当初因为接了文建会社区总体营造的案子来到了台南後壁乡这个昔日大谷仓,接触了
崑滨伯、煌明伯和文林伯三位憨直的老农夫,这才给了导演颜兰权和庄益增灵感兴起
拍纪录片的念头,加上庄益增本事农民之子,对农民的处境特别感同身受,
「无米乐」就这麽开拍了。
「整个拍摄过程我们其实是被引导的,只是拿着摄影机听崑滨伯怎麽形容他的种田人哲学
,看煌明伯挥汗淋漓手工弹棉被。」
颜兰权说,花了数百个日子和他们生活在一起,其实他们收获很多,不过这样亦步亦趋,
常常是好几个小时的拍摄时间,「他们走一步,我们可能走好几步路,前後捕捉镜头,
真的很辛苦。
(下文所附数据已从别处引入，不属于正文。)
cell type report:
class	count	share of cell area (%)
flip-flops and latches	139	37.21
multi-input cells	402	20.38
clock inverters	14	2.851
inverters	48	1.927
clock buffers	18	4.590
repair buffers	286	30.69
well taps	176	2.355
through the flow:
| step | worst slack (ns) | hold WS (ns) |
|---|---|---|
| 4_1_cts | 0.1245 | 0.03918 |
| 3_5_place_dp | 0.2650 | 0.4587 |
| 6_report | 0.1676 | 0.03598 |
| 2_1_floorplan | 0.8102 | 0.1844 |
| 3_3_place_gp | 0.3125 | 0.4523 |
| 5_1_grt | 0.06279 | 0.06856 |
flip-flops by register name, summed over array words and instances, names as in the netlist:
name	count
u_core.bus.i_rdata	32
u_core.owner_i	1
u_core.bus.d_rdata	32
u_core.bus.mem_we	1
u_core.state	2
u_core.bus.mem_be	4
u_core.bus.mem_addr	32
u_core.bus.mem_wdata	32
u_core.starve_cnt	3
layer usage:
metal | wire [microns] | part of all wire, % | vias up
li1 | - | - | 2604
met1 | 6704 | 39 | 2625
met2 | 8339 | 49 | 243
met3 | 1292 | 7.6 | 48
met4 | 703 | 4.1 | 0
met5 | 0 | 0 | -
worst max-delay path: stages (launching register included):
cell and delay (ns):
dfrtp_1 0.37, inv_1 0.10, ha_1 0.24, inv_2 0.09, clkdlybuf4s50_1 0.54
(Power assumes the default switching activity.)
[src/rtl/ctrl_contador_corriente_if.sv]
// rtl/ctrl_contador_corriente_if.sv - request, feedback and strobe bundle
interface ctrl_contador_corriente_if;
    import ctrl_contador_corriente_pkg::*;

    logic         btn_up;
    logic         btn_down;
    logic         auto_req;
    logic         auto_dir;
    logic [W-1:0] qc_in;
    logic         enc;
    logic         upc;
    logic         downc;
    logic         busy;
    logic         sat_hi;
    logic         sat_lo;

    modport master (
        output btn_up, btn_down, auto_req, auto_dir, qc_in,
        input  enc, upc, downc, busy, sat_hi, sat_lo
    );

    modport slave (
        input  btn_up, btn_down, auto_req, auto_dir, qc_in,
        output enc, upc, downc, busy, sat_hi, sat_lo
    );

endinterface
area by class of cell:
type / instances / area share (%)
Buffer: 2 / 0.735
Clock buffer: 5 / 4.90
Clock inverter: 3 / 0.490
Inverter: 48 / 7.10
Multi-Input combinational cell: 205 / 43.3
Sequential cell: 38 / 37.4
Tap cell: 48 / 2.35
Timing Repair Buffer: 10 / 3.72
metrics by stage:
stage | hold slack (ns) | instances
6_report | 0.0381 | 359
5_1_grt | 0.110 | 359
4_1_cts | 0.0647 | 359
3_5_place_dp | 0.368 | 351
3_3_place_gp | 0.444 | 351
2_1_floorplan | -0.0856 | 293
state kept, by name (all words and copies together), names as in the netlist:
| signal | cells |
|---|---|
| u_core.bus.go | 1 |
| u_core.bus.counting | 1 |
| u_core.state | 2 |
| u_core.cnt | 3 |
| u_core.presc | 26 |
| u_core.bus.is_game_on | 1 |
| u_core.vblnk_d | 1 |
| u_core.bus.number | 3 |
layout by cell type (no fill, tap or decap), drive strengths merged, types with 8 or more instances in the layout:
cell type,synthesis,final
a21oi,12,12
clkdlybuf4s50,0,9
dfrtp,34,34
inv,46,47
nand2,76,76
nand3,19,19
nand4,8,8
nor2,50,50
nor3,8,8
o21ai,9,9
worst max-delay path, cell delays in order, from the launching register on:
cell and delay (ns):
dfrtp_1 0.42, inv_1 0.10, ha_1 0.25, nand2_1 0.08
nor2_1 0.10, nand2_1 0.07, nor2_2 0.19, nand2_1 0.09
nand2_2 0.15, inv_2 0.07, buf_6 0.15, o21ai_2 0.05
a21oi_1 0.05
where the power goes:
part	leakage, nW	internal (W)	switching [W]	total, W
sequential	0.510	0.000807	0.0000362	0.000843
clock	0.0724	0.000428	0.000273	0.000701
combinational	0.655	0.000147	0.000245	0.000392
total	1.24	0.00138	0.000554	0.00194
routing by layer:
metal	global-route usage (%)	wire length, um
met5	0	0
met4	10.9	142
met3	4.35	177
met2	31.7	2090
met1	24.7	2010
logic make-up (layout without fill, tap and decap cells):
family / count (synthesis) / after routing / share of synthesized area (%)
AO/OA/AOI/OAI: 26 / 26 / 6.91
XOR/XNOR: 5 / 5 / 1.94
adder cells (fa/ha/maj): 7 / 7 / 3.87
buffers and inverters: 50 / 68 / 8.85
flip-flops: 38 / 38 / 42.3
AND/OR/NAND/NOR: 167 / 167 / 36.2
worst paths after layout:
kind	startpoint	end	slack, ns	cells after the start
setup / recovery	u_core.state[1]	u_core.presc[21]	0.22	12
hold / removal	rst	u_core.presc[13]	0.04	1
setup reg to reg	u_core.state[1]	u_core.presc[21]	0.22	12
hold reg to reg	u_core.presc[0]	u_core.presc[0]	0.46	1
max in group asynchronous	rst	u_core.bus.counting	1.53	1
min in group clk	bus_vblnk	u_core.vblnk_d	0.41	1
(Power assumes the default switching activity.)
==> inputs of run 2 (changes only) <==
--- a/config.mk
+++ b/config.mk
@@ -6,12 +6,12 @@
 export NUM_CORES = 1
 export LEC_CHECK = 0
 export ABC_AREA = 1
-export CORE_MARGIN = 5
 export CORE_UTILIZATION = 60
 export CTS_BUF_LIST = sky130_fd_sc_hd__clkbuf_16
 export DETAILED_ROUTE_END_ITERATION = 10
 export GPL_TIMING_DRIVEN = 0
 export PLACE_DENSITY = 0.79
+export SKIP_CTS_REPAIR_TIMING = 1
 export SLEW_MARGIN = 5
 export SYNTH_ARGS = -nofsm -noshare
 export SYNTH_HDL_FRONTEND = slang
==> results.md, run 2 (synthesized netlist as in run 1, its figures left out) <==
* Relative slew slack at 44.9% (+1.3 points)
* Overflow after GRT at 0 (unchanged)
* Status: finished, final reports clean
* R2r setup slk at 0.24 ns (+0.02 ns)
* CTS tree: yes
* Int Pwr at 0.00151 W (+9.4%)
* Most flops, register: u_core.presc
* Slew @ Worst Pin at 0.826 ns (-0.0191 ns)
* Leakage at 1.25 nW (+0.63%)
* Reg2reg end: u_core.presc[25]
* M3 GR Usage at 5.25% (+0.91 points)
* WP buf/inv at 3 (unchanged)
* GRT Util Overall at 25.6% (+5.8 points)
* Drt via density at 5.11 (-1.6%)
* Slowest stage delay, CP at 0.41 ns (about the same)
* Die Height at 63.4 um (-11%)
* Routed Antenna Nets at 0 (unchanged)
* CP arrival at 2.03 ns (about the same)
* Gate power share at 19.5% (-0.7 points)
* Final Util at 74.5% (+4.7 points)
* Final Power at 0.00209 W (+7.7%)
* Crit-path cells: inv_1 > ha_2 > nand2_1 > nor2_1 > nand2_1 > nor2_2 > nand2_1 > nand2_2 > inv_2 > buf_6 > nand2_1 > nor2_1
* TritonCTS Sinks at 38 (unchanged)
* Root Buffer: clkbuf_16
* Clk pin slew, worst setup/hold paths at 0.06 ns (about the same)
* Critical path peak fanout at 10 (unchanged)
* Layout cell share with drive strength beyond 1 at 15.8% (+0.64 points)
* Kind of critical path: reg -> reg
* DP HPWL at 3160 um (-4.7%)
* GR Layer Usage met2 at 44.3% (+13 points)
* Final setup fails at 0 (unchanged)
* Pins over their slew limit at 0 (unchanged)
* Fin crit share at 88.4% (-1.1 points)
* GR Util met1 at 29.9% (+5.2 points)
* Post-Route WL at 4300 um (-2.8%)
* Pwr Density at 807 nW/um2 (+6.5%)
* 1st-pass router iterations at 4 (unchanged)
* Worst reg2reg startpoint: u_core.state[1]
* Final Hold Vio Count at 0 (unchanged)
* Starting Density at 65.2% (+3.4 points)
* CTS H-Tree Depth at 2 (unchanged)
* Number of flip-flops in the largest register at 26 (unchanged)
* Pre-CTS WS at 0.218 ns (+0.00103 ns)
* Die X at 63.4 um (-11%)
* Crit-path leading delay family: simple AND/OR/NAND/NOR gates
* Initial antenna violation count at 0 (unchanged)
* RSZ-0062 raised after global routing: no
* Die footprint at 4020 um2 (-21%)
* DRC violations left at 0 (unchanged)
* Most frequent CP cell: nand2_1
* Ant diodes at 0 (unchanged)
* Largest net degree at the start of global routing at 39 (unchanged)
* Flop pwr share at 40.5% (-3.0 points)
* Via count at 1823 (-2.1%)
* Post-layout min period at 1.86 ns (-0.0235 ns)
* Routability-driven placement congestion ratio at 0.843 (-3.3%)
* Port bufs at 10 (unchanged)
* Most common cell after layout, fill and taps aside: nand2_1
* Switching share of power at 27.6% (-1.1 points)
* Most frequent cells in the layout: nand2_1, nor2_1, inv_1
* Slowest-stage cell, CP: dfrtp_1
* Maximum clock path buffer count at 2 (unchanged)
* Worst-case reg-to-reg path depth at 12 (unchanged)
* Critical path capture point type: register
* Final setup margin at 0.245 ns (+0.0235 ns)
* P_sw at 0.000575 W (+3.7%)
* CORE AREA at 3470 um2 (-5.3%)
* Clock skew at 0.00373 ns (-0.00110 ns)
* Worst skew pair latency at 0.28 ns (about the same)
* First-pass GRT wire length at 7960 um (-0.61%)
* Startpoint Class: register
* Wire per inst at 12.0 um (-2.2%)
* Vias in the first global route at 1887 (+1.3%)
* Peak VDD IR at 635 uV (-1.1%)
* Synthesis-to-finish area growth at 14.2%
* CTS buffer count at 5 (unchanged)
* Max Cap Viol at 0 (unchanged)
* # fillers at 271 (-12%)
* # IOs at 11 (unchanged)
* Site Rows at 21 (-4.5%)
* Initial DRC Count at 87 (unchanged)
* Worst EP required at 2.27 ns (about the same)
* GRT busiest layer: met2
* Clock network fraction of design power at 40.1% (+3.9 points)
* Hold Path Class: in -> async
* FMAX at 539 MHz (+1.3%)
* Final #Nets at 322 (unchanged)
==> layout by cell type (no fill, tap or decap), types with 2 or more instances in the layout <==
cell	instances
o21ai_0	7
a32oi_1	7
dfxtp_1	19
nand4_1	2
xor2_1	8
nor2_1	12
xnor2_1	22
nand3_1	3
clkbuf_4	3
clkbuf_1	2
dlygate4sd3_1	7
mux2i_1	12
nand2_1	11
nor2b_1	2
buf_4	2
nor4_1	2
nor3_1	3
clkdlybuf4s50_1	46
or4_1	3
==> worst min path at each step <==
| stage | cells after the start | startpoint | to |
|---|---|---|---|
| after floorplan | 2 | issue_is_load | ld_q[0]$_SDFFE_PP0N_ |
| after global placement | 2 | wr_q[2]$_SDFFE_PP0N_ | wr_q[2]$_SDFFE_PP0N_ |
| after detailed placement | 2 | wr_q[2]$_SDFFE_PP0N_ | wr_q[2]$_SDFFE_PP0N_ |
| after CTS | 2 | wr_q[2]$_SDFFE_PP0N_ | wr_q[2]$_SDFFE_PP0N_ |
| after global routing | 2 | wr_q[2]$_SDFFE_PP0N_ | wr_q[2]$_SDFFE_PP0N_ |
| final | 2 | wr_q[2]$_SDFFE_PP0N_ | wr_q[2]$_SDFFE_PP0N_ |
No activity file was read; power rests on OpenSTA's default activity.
## config.mk

```make
export PLATFORM = sky130hd
export DESIGN_NAME = int_to_half
export DESIGN_NICKNAME = d
export VERILOG_FILES = /design/src/rtl/int_to_half.sv
export SDC_FILE = /design/constraint.sdc
export NUM_CORES = 1
export LEC_CHECK = 0
export ABC_AREA = 1
export CAP_MARGIN = 20
export CORE_ASPECT_RATIO = 2
export CORE_MARGIN = 4
export CORE_UTILIZATION = 45
export CTS_CLUSTER_DIAMETER = 50
export DETAILED_ROUTE_END_ITERATION = 7
export MAX_ROUTING_LAYER = met4
export PLACE_DENSITY = 0.68
export SYNTH_ARGS = -nofsm -noshare
export SYNTH_HDL_FRONTEND = slang
export SYNTH_SLANG_ARGS = --single-unit
export TNS_END_PERCENT = 10
```

## constraint.sdc

```tcl
create_clock -name clk -period 2.4 [get_ports clk]
set_input_delay 0.36 -clock clk [delete_from_list [all_inputs] [get_ports clk]]
set_output_delay 0.36 -clock clk [all_outputs]
set_load 0.01 [all_outputs]
```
」
拍摄「无米乐」,花掉了颜兰权和庄益增四百多卷底片,数量惊人,不过到头来却也只能
剪辑成两个钟头的片子,如何「去芜存菁」对导演来说又是一向高难度挑战。
花了三十个月拍摄完成「无米乐」,过程虽然辛苦,得扛着重重的摄影机完整纪录下
老农夫们每天日出而作日落而息的生活方式,不过在心理上,颜兰权觉得他们是快乐的,
「看到崑滨伯为自己瞎了一只眼不怨天反而怪罪自己是不是做错了什麽对不起神明才会
受到处罚,我很心疼,看到崑滨嫂老爱跟崑滨伯『斗嘴鼓』的模样,觉得很有趣。
悲喜悲喜,这才是真实的人生,真实的生活,不是吗?」颜兰权羡幕地说。
一开始接触这些老伯们,颜兰权坦承花了不少时间才取得他们的信任,颜兰权说︰「
有时候一个礼拜我们有四、五天每天都跟着他们透早出门,久了,他们也知道我们是认真
的,不是骗他们的,慢慢地愿意信任我们了,熟了,更是有什麽说什麽,到最後根本把
我们当儿子女儿一样看待,就连家里的私事也不避讳全都一鼓脑儿全说了出来。」
「无米乐」片中老农夫们对待土地、对待人生的那种朴实认命,感动了无数人,也意外
使得主角人物崑滨伯、崑滨嫂和煌明伯、文林柏名声大躁,眼看就快要消失殆尽的昔日
台湾大谷仓台南县後壁乡,一夕间也成为许多影迷呼朋引伴旅游的热门景点,如此的发展
确实是导演颜兰权和庄益增拍摄之初始料未及的。
「无米乐」的完成,也让导演和「演员们」产生深厚的感情,现在每隔一段时间,颜兰权
和庄益增还是会跑回後壁乡和崑滨伯、崑滨嫂、文林伯、煌明伯话家常,「今年过年本来
说好要去看崑滨伯,後来有事去不了,听他女儿说崑滨伯为次还颇为难过,让我们觉得
很过意不去。」
颜兰权和庄益增拍摄「无米乐」,没想过要造成大轰动,只希望可以唤醒更多人关心农民
议题,看这一群60、70岁的老稻农,如何面对WTO带来的冲击,同时也呈现台湾农村的
生活与仍然保留在乡镇的传统技艺,以及台湾悠久的种稻文化与技术──他们如何犁田、
淹水、插秧、洒肥料……等待稻田出穗,与最後的收割,这就够了。